Bu kararın perde arkasında, küresel senkronizasyon da yatıyor. Fed'in indirimi, TCMB'yi rahatlattı; ama Türkiye'nin özgün dinamikleri – deprem teşvikleri, seçim takvimi, diplomatik manevralar – her şeyi şekillendiriyor.
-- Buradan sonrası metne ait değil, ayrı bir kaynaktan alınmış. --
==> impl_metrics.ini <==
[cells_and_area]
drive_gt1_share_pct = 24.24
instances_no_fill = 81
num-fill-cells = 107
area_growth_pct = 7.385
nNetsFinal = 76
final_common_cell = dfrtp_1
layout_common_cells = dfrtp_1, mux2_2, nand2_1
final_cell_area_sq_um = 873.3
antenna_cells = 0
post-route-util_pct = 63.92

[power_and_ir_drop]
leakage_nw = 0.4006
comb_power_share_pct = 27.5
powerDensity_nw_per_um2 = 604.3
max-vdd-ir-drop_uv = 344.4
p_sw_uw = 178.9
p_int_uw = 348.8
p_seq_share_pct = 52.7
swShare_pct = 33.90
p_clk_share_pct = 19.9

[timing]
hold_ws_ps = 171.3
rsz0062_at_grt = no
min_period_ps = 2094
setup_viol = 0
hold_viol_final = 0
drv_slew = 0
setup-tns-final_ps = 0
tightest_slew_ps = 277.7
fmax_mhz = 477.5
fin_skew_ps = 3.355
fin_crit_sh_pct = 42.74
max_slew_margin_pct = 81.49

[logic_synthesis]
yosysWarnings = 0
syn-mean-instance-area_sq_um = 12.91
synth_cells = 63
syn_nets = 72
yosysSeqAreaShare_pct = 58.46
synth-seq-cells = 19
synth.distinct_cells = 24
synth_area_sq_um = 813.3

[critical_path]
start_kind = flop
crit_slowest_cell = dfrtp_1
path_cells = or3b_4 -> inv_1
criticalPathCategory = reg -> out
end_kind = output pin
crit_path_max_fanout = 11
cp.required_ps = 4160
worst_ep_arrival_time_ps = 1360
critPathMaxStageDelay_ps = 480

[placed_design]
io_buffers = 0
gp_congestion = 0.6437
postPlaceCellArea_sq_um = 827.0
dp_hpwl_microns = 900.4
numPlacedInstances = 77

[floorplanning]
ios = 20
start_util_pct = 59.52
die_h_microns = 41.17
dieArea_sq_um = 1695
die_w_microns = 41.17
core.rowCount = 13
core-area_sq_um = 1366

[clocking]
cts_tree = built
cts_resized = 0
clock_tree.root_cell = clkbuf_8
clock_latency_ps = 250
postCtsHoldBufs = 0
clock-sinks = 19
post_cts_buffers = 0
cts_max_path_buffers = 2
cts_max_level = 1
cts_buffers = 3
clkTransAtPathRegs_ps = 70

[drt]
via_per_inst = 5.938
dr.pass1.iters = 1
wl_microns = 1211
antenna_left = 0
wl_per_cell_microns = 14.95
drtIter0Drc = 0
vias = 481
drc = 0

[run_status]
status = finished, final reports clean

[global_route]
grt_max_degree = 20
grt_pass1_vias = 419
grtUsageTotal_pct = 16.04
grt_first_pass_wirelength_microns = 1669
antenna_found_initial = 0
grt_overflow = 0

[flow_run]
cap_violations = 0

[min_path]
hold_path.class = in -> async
<file path="src/rtl/serial_link_pkg.sv">
// Shared definitions for the 6-bit serial link: frame FSM states, defaults
// and the parity helper used by both the transmitter and the receiver.
package serial_link_pkg;

  typedef enum logic [1:0] {
    IDLE   = 2'd0,
    DATA   = 2'd1,
    PARITY = 2'd2,
    STOP   = 2'd3
  } link_state_e;

  localparam int   DEFAULT_WIDTH    = 6;
  localparam int   MAX_WIDTH        = 16;
  localparam logic DEFAULT_IDLE_LVL = 1'b0;

  // Reduction XOR; callers zero-extend narrower words to MAX_WIDTH.
  function automatic logic xor_reduce(input logic [MAX_WIDTH-1:0] bits);
    return ^bits;
  endfunction

endpackage

</file>
<file path="src/rtl/sipo_shift_reg.sv">
// Serial-in/parallel-out shift register: shifts din into the LSB when
// shift_en is high, so the first bit shifted in ends up in the MSB.
module sipo_shift_reg #(
  parameter int WIDTH = 6
) (
  input  logic             clk,
  input  logic             srst,
  input  logic             clr,
  input  logic             shift_en,
  input  logic             din,
  output logic [WIDTH-1:0] q
);

  logic [WIDTH-1:0] shift_q;
  logic [WIDTH-1:0] shift_d;

  assign shift_d[0] = din;

  for (genvar gi = 1; gi < WIDTH; gi++) begin : g_stage
    assign shift_d[gi] = shift_q[gi-1];
  end

  always_ff @(posedge clk) begin
    if (srst || clr) begin
      shift_q <= '0;
    end else if (shift_en) begin
      shift_q <= shift_d;
    end
  end

  assign q = shift_q;

endmodule

</file>
<file path="src/rtl/six_bit_serial_rx.sv">
// Receiver for the serial link: start detect, MSB-first data capture,
// optional even-parity and stop-bit checks, and a valid/ack output register.
module six_bit_serial_rx
  import serial_link_pkg::*;
#(
  parameter int   WIDTH     = DEFAULT_WIDTH,
  parameter int   PARITY_EN = 1,
  parameter logic IDLE_LVL  = DEFAULT_IDLE_LVL
) (
  input  logic             clk,
  input  logic             rst,
  input  logic             inp,
  output logic [WIDTH-1:0] data_out,
  output logic             valid,
  input  logic             ack,
  output logic             busy,
  output logic             parity_err,
  output logic             frame_err,
  output logic             overrun
);

  localparam int CW = $clog2(WIDTH + 1);

  link_state_e      state_q, state_d;
  logic [CW-1:0]    cnt_q, cnt_d;
  logic             par_q, par_d;
  logic [WIDTH-1:0] data_q, data_d;
  logic             valid_q, valid_d;
  logic             perr_q, perr_d;
  logic             ferr_q, ferr_d;
  logic             ovr_q, ovr_d;

  logic             shift_en;
  logic             shift_clr;
  logic [WIDTH-1:0] shift_word;
  logic [MAX_WIDTH-1:0] shift_ext;

  sipo_shift_reg #(
    .WIDTH (WIDTH)
  ) u_sipo (
    .clk      (clk),
    .srst     (rst),
    .clr      (shift_clr),
    .shift_en (shift_en),
    .din      (inp),
    .q        (shift_word)
  );

  always_comb begin
    shift_ext = '0;
    shift_ext[WIDTH-1:0] = shift_word;
  end

  always_ff @(posedge clk) begin
    if (rst) begin
      state_q <= IDLE;
      cnt_q   <= '0;
      par_q   <= 1'b0;
      data_q  <= '0;
      valid_q <= 1'b0;
      perr_q  <= 1'b0;
      ferr_q  <= 1'b0;
      ovr_q   <= 1'b0;
    end else begin
      state_q <= state_d;
      cnt_q   <= cnt_d;
      par_q   <= par_d;
      data_q  <= data_d;
      valid_q <= valid_d;
      perr_q  <= perr_d;
      ferr_q  <= ferr_d;
      ovr_q   <= ovr_d;
    end
  end

  always_comb begin
    state_d   = state_q;
    cnt_d     = cnt_q;
    par_d     = par_q;
    data_d    = data_q;
    valid_d   = valid_q;
    perr_d    = 1'b0;
    ferr_d    = 1'b0;
    ovr_d     = 1'b0;
    shift_en  = 1'b0;
    shift_clr = 1'b0;

    if (valid_q && ack) begin
      valid_d = 1'b0;
    end

    case (state_q)
      IDLE: begin
        if (inp == ~IDLE_LVL) begin
          state_d   = DATA;
          cnt_d     = '0;
          par_d     = 1'b0;
          shift_clr = 1'b1;
        end
      end
      DATA: begin
        shift_en = 1'b1;
        cnt_d    = cnt_q + CW'(1);
        if (cnt_q == CW'(WIDTH - 1)) begin
          state_d = (PARITY_EN != 0) ? PARITY : STOP;
        end
      end
      PARITY: begin
        par_d   = inp;
        state_d = STOP;
      end
      STOP: begin
        state_d = IDLE;
        ferr_d  = (inp != IDLE_LVL);
        perr_d  = (PARITY_EN != 0) && (xor_reduce(shift_ext) ^ par_q);
        // A good word is only dropped if the previous one is still unconsumed.
        if (!ferr_d && !perr_d) begin
          if (!valid_q || ack) begin
            data_d  = shift_word;
            valid_d = 1'b1;
          end else begin
            ovr_d = 1'b1;
          end
        end
      end
      default: state_d = IDLE;
    endcase
  end

  assign data_out   = data_q;
  assign valid      = valid_q;
  assign busy       = (state_q != IDLE);
  assign parity_err = perr_q;
  assign frame_err  = ferr_q;
  assign overrun    = ovr_q;

endmodule

</file>
$ cat config.mk
export PLATFORM = sky130hd
export DESIGN_NAME = switch_debouncer
export DESIGN_NICKNAME = d
export VERILOG_FILES = /design/src/rtl/switch_pkg.sv /design/src/rtl/debounce_bit.sv /design/src/rtl/switch_debouncer.sv
export SDC_FILE = /design/constraint.sdc
export NUM_CORES = 1
export LEC_CHECK = 0
export CORE_MARGIN = 1
export CORE_UTILIZATION = 35
export DETAILED_ROUTE_END_ITERATION = 10
export PLACE_DENSITY = 0.6
export SKIP_LAST_GASP = 1
export SYNTH_ARGS = -nofsm -noshare
export SYNTH_HDL_FRONTEND = slang
export SYNTH_SLANG_ARGS = --single-unit
$ cat constraint.sdc
create_clock -name clk -period 1.8 [get_ports clk]
set_clock_uncertainty 0.15 [all_clocks]
set_input_delay 0.54 -clock clk [delete_from_list [all_inputs] [get_ports clk]]
set_output_delay 0.54 -clock clk [all_outputs]
set_load 0.05 [all_outputs]
$ cat src/rtl/switch_pkg.sv
// rtl/switch_pkg.sv - shared widths and debounce periods for the switch input stage
package switch_pkg;

    localparam int SW_WIDTH            = 4;
    localparam int DEBOUNCE_CYCLES_HW  = 480000;
    localparam int DEBOUNCE_CYCLES_SIM = 4;

    typedef logic [SW_WIDTH-1:0] sw_t;

endpackage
Enflasyonun gıda kaynaklı dalgalanmaları, büyümenin "sahte" yatırımlara dayanması, beklentilerin inatçı direnci... Bunlar, 2026'nın ekonomik hikayesini yazacak unsurlar. Piyasalar şimdilik sakin; tahvil faizleri düşüyor, risk primleri geriliyor. Ama Keresteci'nin virüs analojisi akılda: * "Bağışıklık zayıf, virüs dirençli; ama çaba devam ederse, iyileşme gelecek." * Bu indirim, sadece bir adım; asıl maraton, enflasyonu %20'lerin altına çekmek, borsayı canlandırmak ve dolarizasyonu frenlemek. Yatırımcılar için altın kural: Verileri izle, toplantıları takip et; çünkü TCMB, direksiyonda ama yol virajlı.
Sonuç olarak, %38'lik politika faiziyle 2026'ya merhaba diyoruz – indirimlerle dolu bir yıl geride kalırken, umutlu ama temkinli bir giriş. Stratejistlerin bu yorumu, sadece rakamları değil, hikayeyi de anlatıyor: Türkiye ekonomisi, şoklara dirençli; ama kalıcı büyüme için yapısal reformlar şart. Enflasyon düşüşü hızlanırsa, borsa rekorlar kırar; dolarizasyon azalırsa, asgari ücretliler nefes alır. Keresteci'nin sözleriyle bitirelim: * "Piyasalar fiyatladı, ama asıl test 2026'da." * Bu analiz, geleceğin ipuçlarını veriyor; siz de hazırlıklı olun, çünkü ekonomik dalgalar kapıda.